‘Machine learning has revolutionized the cybersecurity industry’

Scott Manson, Managing Director – Middle East & Turkey, McAfee, speaks to Anita Joseph about the regional cybersecurity landscape, different kinds of attacks that organizations face, the advantages of using multiple machine learning capabilities to prevent innovative attacks and the need to restructure existing cybersecurity algorithms.

How would you describe the cybersecurity landscape in the Middle East at the moment?
Companies and Governments want to drive digitization and connect the unconnected for new business productivity and revenue streams. But with digitization, we are increasing the opportunity for Hackers, as the attack vectors grow.

That being said, from my experience, we have a brilliant mix of mature cyber professionals in the region that really understand the threats and the need to invest in services and products, in order to counteract the more sophisticated attacks that are coming in from all over the world.

How has McAfee been at the forefront of the growing cybersecurity landscape? What are some of your newest products and services?
McAfee has been present in the Middle East for over 15 years providing cybersecurity solutions and services to defend enterprises and governments against today’s most sophisticated and malicious attacks.

While we have been traditionally known for our endpoint protection offerings, we have rearchitected a next generation cyber platform, which incorporates machine learning at its core.  We have expanded our portfolio to include solutions for network security, data security, workplace security, web security, server security, and Sec ops.

Furthermore, the latest McAfee MVISION is the first cloud-based product family that protects data and stops threats across devices, networks, clouds (IaaS, PaaS, and SaaS), and on-premises environments.
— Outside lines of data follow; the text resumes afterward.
File: config.mk
export PLATFORM = sky130hd
export DESIGN_NAME = dnl_supervisor
export DESIGN_NICKNAME = d
export VERILOG_FILES = /design/src/core/dnl_pkg.sv /design/src/core/dnl_cfg_if.sv /design/src/core/dnl_cfg_latch.sv /design/src/core/dnl_loss_timer.sv /design/src/core/dnl_supervisor.sv
export VERILOG_INCLUDE_DIRS = /design/src /design/src/core
export SDC_FILE = /design/constraint.sdc
export NUM_CORES = 1
export LEC_CHECK = 0
export ABC_CLOCK_PERIOD_IN_PS = 6800
export BUFFER_PORTS_ARGS = -buffer_cell sky130_fd_sc_hd__clkbuf_2
export CAP_MARGIN = 30
export CORE_MARGIN = 5
export CORE_UTILIZATION = 60
export DETAILED_ROUTE_END_ITERATION = 12
export PLACE_DENSITY = 0.86
export SETUP_SLACK_MARGIN = 0.02
export SLEW_MARGIN = 20
export SYNTH_ARGS = -nofsm -noshare
export SYNTH_HDL_FRONTEND = slang
export SYNTH_SLANG_ARGS = --single-unit
File: constraint.sdc
create_clock -name clk_i -period 6.8 [get_ports clk_i]
set_clock_uncertainty 0.2 [all_clocks]
set_input_delay 0.34 -clock clk_i [delete_from_list [all_inputs] [get_ports clk_i]]
set_output_delay 0.34 -clock clk_i [all_outputs]
set_load 0.02 [all_outputs]
File: src/core/dnl_consts.svh
`ifndef DNL_CONSTS_SVH
`define DNL_CONSTS_SVH
// Clock and time base
`define DNL_CLK_HZ          100000000
`define DNL_TICK_MS         100
`define DNL_TICK_CYC        (`DNL_CLK_HZ / 1000 * `DNL_TICK_MS)
`define DNL_START_MS        10
`define DNL_START_CYC       (`DNL_CLK_HZ / 1000 * `DNL_START_MS)
// Setting limits and defaults
`define DNL_FMT_MAX         4'h9
`define DNL_FMT_DEF         4'h0
`define DNL_RATE_MAX        3'h5
`define DNL_RATE_DEF        3'h3
`define DNL_ADDR_MIN        8'h01
`define DNL_ADDR_MAX        8'hF7
`define DNL_ADDR_DEF        8'h64
`define DNL_DLY_MIN         10'h001
`define DNL_DLY_MAX         10'h258
`define DNL_DLY_DEF         10'h032
`define DNL_RESP_MAX        3'h5
`define DNL_SCHEME_MAX      3'h6
`define DNL_SCHEME_DEF      3'h3
`define DNL_FAULT_CODE      8'h51
`endif

File: src/core/dnl_pkg.sv
package dnl_pkg;
  // Frame parity
  typedef enum logic [1:0]
  {
    DNL_PAR_NONE = 2'b00,
    DNL_PAR_EVEN = 2'b01,
    DNL_PAR_ODD  = 2'b10
  } dnl_parity_type;
  // Protocol family
  typedef enum logic [1:0]
  {
    DNL_PROTO_RTU  = 2'b00,
    DNL_PROTO_BAS  = 2'b01,
    DNL_PROTO_FLOOR = 2'b10
  } dnl_proto_type;
  // Link-loss responses
  typedef enum logic [2:0]
  {
    DNL_RESP_FAULT  = 3'b000,
    DNL_RESP_COAST  = 3'b001,
    DNL_RESP_STOP   = 3'b010,
    DNL_RESP_LAST   = 3'b011,
    DNL_RESP_PRESET = 3'b100,
    DNL_RESP_KEYPAD = 3'b101
  } dnl_resp_type;
  // Speed source while the link is lost
  typedef enum logic [1:0]
  {
    DNL_SPD_NET    = 2'b00,
    DNL_SPD_PRESET = 2'b01,
    DNL_SPD_KEYPAD = 2'b10
  } dnl_speed_type;
  // Run state of the start scheme
  typedef enum logic [1:0]
  {
    DNL_RUN_IDLE  = 2'b00,
    DNL_RUN_ARMED = 2'b01,
    DNL_RUN_FORWARD_INPUT   = 2'b10,
    DNL_RUN_REVERSE_INPUT   = 2'b11
  } dnl_run_type;
endpackage

File: src/core/dnl_cfg_if.sv
interface dnl_cfg_if;
  logic [3:0] frame_format_select;
  logic [2:0] serial_rate_select;
  logic [7:0] station_address;
  logic       latched;
  modport src
  (
    output frame_format_select,
    output serial_rate_select,
    output station_address,
    output latched
  );
  modport dst
  (
    input frame_format_select,
    input serial_rate_select,
    input station_address,
    input latched
  );
endinterface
What are some of the most common attacks that organizations face today?
As organizations in the region and across the globe accelerate on their digital transformation journeys, we are seeing a parallel increase in the number and sophistication of attacks. And while these threats continue to evolve, some of the same attack vectors and mechanisms that we have seen over the past few years, continue to dominate and these include:

  • Advanced Persistent Threats (APTs)
  • Phishing
  • Distributed Denial of Service (DDoS)
  • Insider Attacks
  • Malware (otherwise know as Malicious software)
  • Password Attacks (also known as Brute Force attacks)
  • Ransomware

How do you think we can use multiple machine learning capabilities to prevent innovative attacks?
The rapid development of machine learning, and its big brother Artificial intelligence (AI), is becoming more and more effective, powerful and efficient in performing automated tasks.  Over the next 3-5 years, we well see increased adoption of these technologies across industries, everywhere from manufacturing to software development.
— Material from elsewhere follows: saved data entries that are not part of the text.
### config.mk
export PLATFORM = sky130hd
export DESIGN_NAME = video_sync_processor
export DESIGN_NICKNAME = d
export VERILOG_FILES = /design/src/common/video_sync_pkg.sv /design/src/hdl/video_sync_processor.sv
export VERILOG_INCLUDE_DIRS = /design/src /design/src/common
export SDC_FILE = /design/constraint.sdc
export NUM_CORES = 1
export LEC_CHECK = 0
export BUFFER_PORTS_ARGS = -buffer_cell sky130_fd_sc_hd__buf_2
export CAP_MARGIN = 20
export CORE_UTILIZATION = 55
export CTS_CLUSTER_DIAMETER = 80
export DETAILED_ROUTE_END_ITERATION = 8
export PLACE_DENSITY = 0.77
export SYNTH_ARGS = -nofsm -noshare
export SYNTH_HDL_FRONTEND = slang
export SYNTH_SLANG_ARGS = --single-unit
### constraint.sdc
create_clock -name core_clk_in -period 18.81 [get_ports core_clk_in]
set_input_delay 4.7025 -clock core_clk_in [delete_from_list [all_inputs] [get_ports core_clk_in]]
set_output_delay 4.7025 -clock core_clk_in [all_outputs]
set_load 0.01 [all_outputs]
In the cybersecurity realm, these technologies have already proven to be extremely effective in fighting ever-emerging cyber threats.
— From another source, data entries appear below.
### src/rtl/csup_regs.svh
// Constants for the compressor supervisor
// Summary of operation
// - Local mode: off button stops everything
// - Remote mode: only connector run/halt act
// - Off plus cold-head line: on runs head
// - Head-only run ends on off or 30 min
// - Power-up detects power loss; switch-off counts
// - After power loss, delayed automatic restart
// - Helium trip: five retries, 20 min apart
// - Reset or power loss clears helium trip
// - Remote: ignore reset first 19 min
// - Up/down scroll fixed list, wrapping
// - 30 s idle returns to first line
// - Cold-head line listed only when off
// - Faulted point shows error, goes top
// - Newest fault on top, older scrollable
// - Lost sensor shows fail status
// - Helium over 93 C is shutdown
// - Water temp and flow are alarms
// - Return pressure below 15 psig shutdown
// - Phase, motor, cable shutdowns; oil unused
// - Shutdown stops motors, signals connector, display
// - Local clearing only in local mode
// - Remote pulse, both buttons, power clear
// - Panel on/off only in local mode
// - Mode switch sampled only at power-up
`ifndef CSUP_REGS_SVH
`define CSUP_REGS_SVH
`define CSUP_CLK_NS        4
`define CSUP_SEC_NS        1000000000
`define CSUP_CH_RUN_S      11'd1800
`define CSUP_RETRY_S       11'd1200
`define CSUP_RESET_HOLD_S  11'd1140
`define CSUP_RESTART_S     11'd5
`define CSUP_IDLE_S        5'd30
`define CSUP_RETRY_MAX     3'd5
`define CSUP_ADR_CTRL      4'h0
`define CSUP_ADR_STATUS    4'h4
`define CSUP_ADR_DISP      4'h8
`define CSUP_CTRL_RESET    2'h3
`define CSUP_PT_HELIUM     3'd0
`define CSUP_PT_WTEMP      3'd1
`define CSUP_PT_WFLOW      3'd2
`define CSUP_PT_OIL        3'd6
`define CSUP_SHUTDOWN_MASK 8'hB9
`define CSUP_ALARM_MASK    8'h06
`define CSUP_LINE_ET       4'd0
`define CSUP_LINE_PT0      4'd1
`define CSUP_LINE_CH       4'd11
`define CSUP_LINE_LAST_RUN 4'd10
`endif

### src/rtl/csup_pkg.sv
// Types for the compressor supervisor
package csup_pkg;
    typedef enum logic [4:0] {
        ST_OFF     = 5'h01,
        ST_RUN     = 5'h02,
        ST_CH_ONLY = 5'h04,
        ST_PWR_DLY = 5'h08,
        ST_HE_WAIT = 5'h10
    } csup_state_t;
    typedef enum logic [1:0] {
        PS_OK   = 2'h0,
        PS_ERR  = 2'h1,
        PS_FAIL = 2'h2,
        PS_NONE = 2'h3
    } csup_pstat_t;
endpackage

### src/rtl/csup_supervisor.sv
// Compressor supervisor: run control, fault latching, status display, Wishbone
`timescale 1ns/1ps
`default_nettype none
`include "csup_regs.svh"
module csup_supervisor #(
    parameter int SEC_CYCLES = `CSUP_SEC_NS / `CSUP_CLK_NS
) (
    // Clock and reset
    input  wire logic        clk,
    input  wire logic        rst,
    // Wishbone slave
    input  wire logic        wb_cyc_i,
    input  wire logic        wb_stb_i,
    input  wire logic        wb_we_i,
    input  wire logic [3:0]  wb_adr_i,
    input  wire logic [3:0]  wb_sel_i,
    input  wire logic [31:0] wb_dat_i,
    output logic [31:0]      wb_dat_o,
    output logic             wb_ack_o,
    // Front panel
    input  wire logic        btn_on,
    input  wire logic        btn_off,
    input  wire logic        btn_up,
    input  wire logic        btn_down,
    input  wire logic        mode_remote,
    // Diagnostic connector, remote side
    input  wire logic        rem_run,
    input  wire logic        rem_halt,
    input  wire logic        rem_clear,
    output logic             rem_alarm,
    output logic             rem_shutdown,
    // Power-loss record kept across power cycles
    input  wire logic        nv_clean_stop,
    output logic             nv_clean_stop_set,
    // Fault comparators, one bit per monitored point
    input  wire logic        he_temp_hi,
    input  wire logic        water_temp_hi,
    input  wire logic        water_flow_lo,
    input  wire logic        motor_prot_open,
    input  wire logic        phase_fault,
    input  wire logic        ret_press_lo,
    input  wire logic        cable_mismatch,
    input  wire logic [7:0]  sensor_lost,
    // Outputs
    output logic             comp_on,
    output logic             coldhead_on,
    output logic [3:0]       disp_line,
    output logic [1:0]       disp_status
);

    csup_pkg::csup_state_t state_reg;
    csup_pkg::csup_state_t state_next;

    logic [31:0] sec_div_reg;
    logic        sec_tick;
    logic        started_reg;
    logic        remote_reg;
    logic [1:0]  ctrl_reg;
    logic [10:0] sec_cnt_reg;
    logic [2:0]  retry_reg;
    logic [7:0]  err_reg;
    logic [7:0]  fault_now;
    logic [7:0]  fault_new;
    logic [7:0]  fault_prev_reg;
    logic [2:0]  top_pt_reg;
    logic        any_err;
    logic        shutdown;
    logic        clear_req;
    logic        he_clear;
    logic [3:0]  line_reg;
    logic [4:0]  idle_reg;
    logic        idle_run_reg;
    logic        on_q_reg, off_q_reg, up_q_reg, dn_q_reg, clr_q_reg;
    logic        on_p, off_p, up_p, dn_p, clr_p, both_p;
    logic        run_cmd, stop_cmd;
    logic        timer_done;

    // Point index to display line
    function automatic logic [3:0] pt_line(input logic [2:0] pt);
        pt_line = `CSUP_LINE_PT0 + {1'b0, pt};
    endfunction

    // Whole seconds from the system clock
    always_ff @(posedge clk) begin
        if (rst || sec_tick) begin
            sec_div_reg <= 32'h0;
        end else begin
            sec_div_reg <= sec_div_reg + 32'h1;
        end
    end
    assign sec_tick = (sec_div_reg == SEC_CYCLES - 1);

    always_ff @(posedge clk) begin
        if (rst) begin
            started_reg <= 1'b0;
            remote_reg  <= 1'b0;
        end else if (!started_reg) begin
            started_reg <= 1'b1;
            remote_reg  <= mode_remote;
        end
    end

    // Button edge detection
    always_ff @(posedge clk) begin
        if (rst) begin
            on_q_reg  <= 1'b0;
            off_q_reg <= 1'b0;
            up_q_reg  <= 1'b0;
            dn_q_reg  <= 1'b0;
            clr_q_reg <= 1'b0;
        end else begin
            on_q_reg  <= btn_on;
            off_q_reg <= btn_off;
            up_q_reg  <= btn_up;
            dn_q_reg  <= btn_down;
            clr_q_reg <= rem_clear;
        end
    end
    assign on_p   = btn_on & ~on_q_reg;
    assign off_p  = btn_off & ~off_q_reg;
    assign up_p   = btn_up & ~up_q_reg;
    assign dn_p   = btn_down & ~dn_q_reg;
    assign clr_p  = rem_clear & ~clr_q_reg;
    // Both held, either edge completes the chord
    assign both_p = btn_up & btn_down & (up_p | dn_p);

    // remote run and halt; panel only when local
    assign run_cmd  = started_reg & (remote_reg ? rem_run : on_p);
    assign stop_cmd = started_reg & (remote_reg ? rem_halt : off_p);

    assign fault_now = {cable_mismatch, 1'b0, ret_press_lo, phase_fault, motor_prot_open,
                        water_flow_lo, water_temp_hi, he_temp_hi}
                       | (sensor_lost & ~(8'h1 << `CSUP_PT_OIL));
    assign fault_new = fault_now & ~fault_prev_reg;

    // local chord only in local mode; remote pulse
    assign clear_req = remote_reg ? clr_p : both_p;
    // remote clear held off early in each retry interval
    assign he_clear  = clear_req && !(remote_reg && state_reg == csup_pkg::ST_HE_WAIT
                                      && sec_cnt_reg > `CSUP_RETRY_S - `CSUP_RESET_HOLD_S);

    // Error latches, a new fault wins over a clear
    always_ff @(posedge clk) begin
        if (rst) begin
            err_reg        <= 8'h0;
            fault_prev_reg <= 8'h0;
        end else begin
            fault_prev_reg <= fault_now;
            if (clear_req) begin
                err_reg[7:1] <= fault_now[7:1];
            end else begin
                err_reg[7:1] <= err_reg[7:1] | fault_now[7:1];
            end
            // helium latch, also freed by an automatic retry
            if (he_clear || (state_reg == csup_pkg::ST_HE_WAIT && timer_done)) begin
                err_reg[0] <= fault_now[0];
            end else begin
                err_reg[0] <= err_reg[0] | fault_now[0];
            end
        end
    end

    assign any_err  = |err_reg;
    // shutdown class stops motors; alarms do not
    assign shutdown = |(err_reg & `CSUP_SHUTDOWN_MASK);

    // Connector indications
    always_ff @(posedge clk) begin
        if (rst) begin
            rem_alarm    <= 1'b0;
            rem_shutdown <= 1'b0;
        end else begin
            rem_alarm    <= |(err_reg & `CSUP_ALARM_MASK);
            rem_shutdown <= shutdown;
        end
    end

    // Newest fault becomes the top of the list
    always_ff @(posedge clk) begin
        if (rst) begin
            top_pt_reg <= 3'd0;
        end else begin
            for (int i = 0; i < 8; i++) begin
                if (fault_new[i]) begin
                    top_pt_reg <= 3'(i);
                end
            end
        end
    end

    assign timer_done = (sec_cnt_reg == 11'd0);

    // Run state machine
    always_comb begin
        state_next = state_reg;
        case (state_reg)
            csup_pkg::ST_OFF: begin
                if (!started_reg) begin
                    state_next = csup_pkg::ST_OFF;
                // head-only start from the selection line
                end else if (!remote_reg && on_p && line_reg == `CSUP_LINE_CH && !shutdown) begin
                    state_next = csup_pkg::ST_CH_ONLY;
                end else if (run_cmd && !shutdown) begin
                    state_next = csup_pkg::ST_RUN;
                end
            end
            csup_pkg::ST_PWR_DLY: begin
                if (shutdown || stop_cmd) begin
                    state_next = csup_pkg::ST_OFF;
                end else if (timer_done) begin
                    state_next = csup_pkg::ST_RUN;
                end
            end
            csup_pkg::ST_RUN: begin
                // helium trip enters the retry wait
                if (err_reg[0] && retry_reg < `CSUP_RETRY_MAX) begin
                    state_next = csup_pkg::ST_HE_WAIT;
                end else if (shutdown || stop_cmd) begin
                    state_next = csup_pkg::ST_OFF;
                end
            end
            csup_pkg::ST_CH_ONLY: begin
                // off press or run timer expiry
                if (off_p || timer_done || shutdown) begin
                    state_next = csup_pkg::ST_OFF;
                end
            end
            csup_pkg::ST_HE_WAIT: begin
                if (stop_cmd) begin
                    state_next = csup_pkg::ST_OFF;
                end else if (!err_reg[0] && !(shutdown & ~err_reg[0])) begin
                    state_next = csup_pkg::ST_RUN;
                end else if (err_reg[0] && retry_reg == `CSUP_RETRY_MAX) begin
                    state_next = csup_pkg::ST_OFF;
                end
            end
            default: begin
                state_next = csup_pkg::ST_OFF;
            end
        endcase
    end

    always_ff @(posedge clk) begin
        if (rst) begin
            state_reg <= csup_pkg::ST_OFF;
        end else if (!started_reg) begin
            // no clean-stop record means power was lost
            if (!nv_clean_stop && ctrl_reg[0]) begin
                state_reg <= csup_pkg::ST_PWR_DLY;
            end
        end else begin
            state_reg <= state_next;
        end
    end

    // Shared seconds timer, loaded on each state entry or retry
    always_ff @(posedge clk) begin
        if (rst || !started_reg) begin
            sec_cnt_reg <= `CSUP_RESTART_S;
        end else if (state_next != state_reg || (state_reg == csup_pkg::ST_HE_WAIT && timer_done)) begin
            case (state_next)
                csup_pkg::ST_CH_ONLY: sec_cnt_reg <= `CSUP_CH_RUN_S;
                csup_pkg::ST_HE_WAIT: sec_cnt_reg <= `CSUP_RETRY_S;
                default:              sec_cnt_reg <= `CSUP_RESTART_S;
            endcase
        end else if (sec_tick && !timer_done) begin
            sec_cnt_reg <= sec_cnt_reg - 11'd1;
        end
    end

    // Retry attempts
    always_ff @(posedge clk) begin
        if (rst || he_clear) begin
            retry_reg <= 3'd0;
        end else if (state_reg == csup_pkg::ST_HE_WAIT && timer_done && ctrl_reg[1]) begin
            retry_reg <= retry_reg + 3'd1;
        end
    end

    // Motor outputs and power-loss record
    always_ff @(posedge clk) begin
        if (rst) begin
            comp_on           <= 1'b0;
            coldhead_on       <= 1'b0;
            nv_clean_stop_set <= 1'b1;
        end else begin
            // motors off on shutdown; head only
            comp_on     <= (state_reg == csup_pkg::ST_RUN) && !shutdown;
            coldhead_on <= (state_reg == csup_pkg::ST_RUN || state_reg == csup_pkg::ST_CH_ONLY)
                           && !shutdown;
            // main switch off leaves the record dirty
            nv_clean_stop_set <= !(state_reg == csup_pkg::ST_RUN || state_reg == csup_pkg::ST_HE_WAIT);
        end
    end

    // Display line selection
    always_ff @(posedge clk) begin
        if (rst) begin
            line_reg     <= `CSUP_LINE_ET;
            idle_reg     <= 5'd0;
            idle_run_reg <= 1'b0;
        end else if (|fault_new) begin
            // faulted point jumps to the top
            line_reg     <= `CSUP_LINE_ET;
            idle_run_reg <= 1'b0;
        end else if ((up_p ^ dn_p) && !both_p) begin
            idle_reg     <= `CSUP_IDLE_S;
            idle_run_reg <= 1'b1;
            // wrap both ways; head line only when off
            if (up_p) begin
                if (line_reg == `CSUP_LINE_ET) begin
                    line_reg <= (state_reg == csup_pkg::ST_OFF) ? `CSUP_LINE_CH : `CSUP_LINE_LAST_RUN;
                end else begin
                    line_reg <= line_reg - 4'd1;
                end
            end else begin
                if (line_reg == `CSUP_LINE_CH ||
                    (line_reg == `CSUP_LINE_LAST_RUN && state_reg != csup_pkg::ST_OFF)) begin
                    line_reg <= `CSUP_LINE_ET;
                end else begin
                    line_reg <= line_reg + 4'd1;
                end
            end
        end else if (idle_run_reg && sec_tick) begin
            // idle timeout back to the first line
            if (idle_reg == 5'd1) begin
                line_reg     <= `CSUP_LINE_ET;
                idle_run_reg <= 1'b0;
            end
            idle_reg <= idle_reg - 5'd1;
        end else if (line_reg == `CSUP_LINE_CH && state_reg != csup_pkg::ST_OFF
                     && state_reg != csup_pkg::ST_CH_ONLY) begin
            line_reg <= `CSUP_LINE_ET;
        end
    end

    // Line and status shown; with errors the top line is the newest fault
    always_ff @(posedge clk) begin
        if (rst) begin
            disp_line   <= `CSUP_LINE_ET;
            disp_status <= csup_pkg::PS_NONE;
        end else begin
            disp_line <= (line_reg == `CSUP_LINE_ET && any_err) ? pt_line(top_pt_reg) : line_reg;
            if (disp_line >= `CSUP_LINE_PT0 && disp_line < `CSUP_LINE_PT0 + 4'd8) begin
                if (sensor_lost[3'(disp_line - `CSUP_LINE_PT0)]
                    && 3'(disp_line - `CSUP_LINE_PT0) != `CSUP_PT_OIL) begin
                    disp_status <= csup_pkg::PS_FAIL;
                end else if (err_reg[3'(disp_line - `CSUP_LINE_PT0)]) begin
                    disp_status <= csup_pkg::PS_ERR;
                end else begin
                    disp_status <= csup_pkg::PS_OK;
                end
            end else begin
                disp_status <= csup_pkg::PS_NONE;
            end
        end
    end

    // Wishbone slave, one wait state, unmapped reads zero
    always_ff @(posedge clk) begin
        if (rst) begin
            wb_ack_o <= 1'b0;
        end else begin
            wb_ack_o <= wb_cyc_i & wb_stb_i & ~wb_ack_o;
        end
    end

    always_ff @(posedge clk) begin
        if (rst) begin
            ctrl_reg <= `CSUP_CTRL_RESET;
        end else if (wb_cyc_i && wb_stb_i && wb_we_i && wb_ack_o && wb_sel_i[0]
                     && wb_adr_i == `CSUP_ADR_CTRL) begin
            ctrl_reg <= wb_dat_i[1:0];
        end
    end

    always_ff @(posedge clk) begin
        if (rst) begin
            wb_dat_o <= 32'h0;
        end else if (wb_cyc_i && wb_stb_i && !wb_ack_o) begin
            if (wb_adr_i == `CSUP_ADR_CTRL) begin
                wb_dat_o <= {30'h0, ctrl_reg};
            end else if (wb_adr_i == `CSUP_ADR_STATUS) begin
                wb_dat_o <= {8'h0, err_reg, 4'h0, remote_reg, retry_reg, 3'h0, state_reg};
            end else if (wb_adr_i == `CSUP_ADR_DISP) begin
                wb_dat_o <= {26'h0, disp_status, disp_line};
            end else begin
                wb_dat_o <= 32'h0;
            end
        end
    end

endmodule
`default_nettype wire

### config.mk
export PLATFORM = sky130hd
export DESIGN_NAME = csup_supervisor
export DESIGN_NICKNAME = d
export VERILOG_FILES = /design/src/rtl/csup_pkg.sv /design/src/rtl/csup_supervisor.sv
export VERILOG_INCLUDE_DIRS = /design/src /design/src/rtl
export SDC_FILE = /design/constraint.sdc
export NUM_CORES = 1
export LEC_CHECK = 0
export BUFFER_PORTS_ARGS = -buffer_cell sky130_fd_sc_hd__buf_2
export CAP_MARGIN = 20
export CORE_ASPECT_RATIO = 1.5
export CORE_MARGIN = 2
export CORE_UTILIZATION = 55
export CTS_CLUSTER_SIZE = 10
export DETAILED_ROUTE_END_ITERATION = 7
export HOLD_SLACK_MARGIN = 0.02
export PLACE_DENSITY = 0.8
export SYNTH_ARGS = -nofsm -noshare
export SYNTH_HDL_FRONTEND = slang
export SYNTH_SLANG_ARGS = --single-unit
### constraint.sdc
create_clock -name clk -period 7.6 [get_ports clk]
set_input_delay 1.52 -clock clk [delete_from_list [all_inputs] [get_ports clk]]
set_output_delay 1.52 -clock clk [all_outputs]
set_load 0.005 [all_outputs]
==> impl_results.md <==
- WHS Endpoint: sec_div_reg[0]$_SDFF_PP0_
- Post-synth top area share: 0.417
- Final setup viols: 0
- IO Pins: approximately 110
- Relative slew slack: 0.563
- Vias per cell: 5.87
- Die Height: 128 µm
- Most frequent cells in the layout: 123 x nor2_1, 117 x dfxtp_1, 65 x buf_2
- Layout area overhead: 17.1%
- Total CTS buffers: 17
- Starting density of the core: 0.561
- I/O Buffers: 65
- Top cells by area, synth: dfxtp_1 42%, nor2_1 8.2%, xor2_1 4.7%
- Die width: 86.5 µm
- Ys Warns: 0
- EDFF count, synth: 0
- WL final: 13300 µm
- Max reg flops: 32
- Mapped Cells: 666
- Final hold slack: 435 ps
- Sink Count: 117
- P_leak: between 2 and 3 nW
- Peak supply drop: 174 µV
- Status: complete, no violations
- Total Routing Usage GR: 0.246
- Routed Antenna Nets: 0
- Grt ovf: 0
- RSZ-0062 raised after global routing: no
- Htree depth: 4
- Hold Path Origin: sec_div_reg[0]$_SDFF_PP0_
- Unique masters post-synth: 67
- Reg2reg setup slack: 4510 ps
- DRT Pass-1 Iters: 5
- Pwr per Cell Area: 244 mW/mm²
- Clk root buf: clkbuf_16
- WL/cell: 15.5 µm
- Setup bufs post-CTS: 0
- Row Count: 45
- Final net count: 808
- Core area: 0.0100 mm²
- Final Core Density: 0.657
- Fmax achieved: 282 MHz
- CTS Hold Buffers Added: 0
- Worst setup EP type: flop
- Clk_lat worst skew: 410 ps
- Post-Syn Area: about 0.0056 mm²
- Reg2Reg Depth: 10
- Design Area, Final: 0.00658 mm²
- Worst Path Required: 7900 ps
- Final hold violations: 0
- #FFs+latches synth: 117
- CTS resizes: 0
- Crit Path Class: in -> reg
- Final Non-Filler Cells: around 860
- Worst Hold Path Cells: 1
- Clock skew: 8.42 ps
- Share of cells above drive strength 1: 0.161
- Vias in the first global route: ~5000
- Final HPWL DP: around 9500 µm
- Fin crit share: 0.467
- Pre-CTS WS: between 3000 and 4000 ps
- Setup TNS: 0 ps
- Worst setup margin: just over 4000 ps
- Element type at the critical path start: input port
- Avg Inst Size Synth: between 8 and 9 µm²
- Placed Instances: 822
- Primary FF master, synth: dfxtp_1
- CP max FO: 8
- TritonCTS clock tree: built
- Area after DPL: about 0.0059 mm²
- RD Place Congestion: 0.906
- Reg2reg start: sec_cnt_reg[0]$_SDFFE_PP1P_
- # DRC: 0
- Asr flop ratio synth: 0
- Fin crit period: ~3500 ps
- Largest net degree at the start of global routing: 59
- Max Cap Viol: 0
- Crit path arrival time: 3850 ps
- Largest area contributor in the netlist: dfxtp_1
- First-pass GRT wire length: 21800 µm
- Pwr Total: 1.61 mW
- N_diodes: 0
- Hold Crit Class: reg -> reg
- Count of pins over their slew limit: 0
- Post-synthesis sequential area ratio: 0.417
- RR Endpoint: sec_cnt_reg[9]$_SDFFE_PP0P_
- DR vias: around 5000
- Worst Tran Pin Value: 647 ps
- Commonest non-fill, non-tap cell in the layout: nor2_1
- Clk slew on worst S/H paths: about 50 ps
- Clock buffer depth: 2
- Die footprint: 0.0111 mm²
- Initial DRC count: between 300 and 400
- Initial antenna violation count: 0
==> critical path: stages <==
cell and delay [ps]:
buf_2 110, nor4bb_1 140, a31oi_2 350, nand2_1 130, o21ai_0 150, nand4_1 110
or4b_1 670, or3_4 440, o211a_1 220
==> logic make-up after synthesis <==
logic type / share of synthesized area
simple gates: 0.258
compound gates: 0.146
flops: 0.417
buf+inv: 0.0514
xor+xnor: 0.0686
fa+ha+maj: 0.0312
mux: 0.0280
other cells: 0.000667
==> cell usage after synthesis (4+ instances only) <==
library cell / number
a211oi_1: 5
a21o_1: 6
a21oi_1: 28
a22oi_1: 20
and2_1: 4
and3_1: 6
and4_1: 4
buf_2: 6
buf_4: 15
clkbuf_1: 17
dfxtp_1: 117
ha_1: 14
inv_1: 16
mux2i_1: 9
nand2_1: 58
nand2b_1: 7
nand3_1: 25
nand4_1: 11
nor2_1: 123
nor2b_1: 11
nor3_1: 18
nor3b_1: 4
nor4_1: 4
o21ai_0: 25
or3_1: 6
xnor2_1: 14
xor2_1: 30
==> worst max path at each step <==
stage | cells past startpoint | endpoint | start
6_report | 9 | sec_cnt_reg[9]$_SDFFE_PP0P_ | btn_off
5_1_grt | 9 | sec_cnt_reg[9]$_SDFFE_PP0P_ | btn_off
4_1_cts | 9 | sec_cnt_reg[9]$_SDFFE_PP0P_ | btn_off
3_5_place_dp | 9 | sec_cnt_reg[9]$_SDFFE_PP0P_ | btn_off
3_3_place_gp | 9 | sec_cnt_reg[8]$_SDFFE_PP0P_ | btn_off
2_1_floorplan | 9 | sec_cnt_reg[3]$_SDFFE_PP0P_ | btn_off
The facts is that there is simply too much data for human analysts to work through and this is where machine learning-based log processing is uncovering hidden threats.  If we can use machine learning we will be able to address the sheer volume and deluge of data to review, so that we do not miss those hidden attacks.

If we look at government entities the world over, for the longest time they have used systems management tools to help make sense of log data. These legacy systems only provided a partial solution. This is where machine learning-based log processing, has really made a huge difference by fundamentally changing how effective these agencies are at analyzing huge volumes of data — in essence, machine learning-based log processing serves as a multi-layered approach to threat assessment, taking into account a file’s static and dynamic attributes and behaviors, and its relationships with other files to draw deeper context and insights. These extra contexts and insights may include past breaches, unusual behavior that is cause for concern, or potential risk areas that have not been exploited yet, but may still cause a problem in the future.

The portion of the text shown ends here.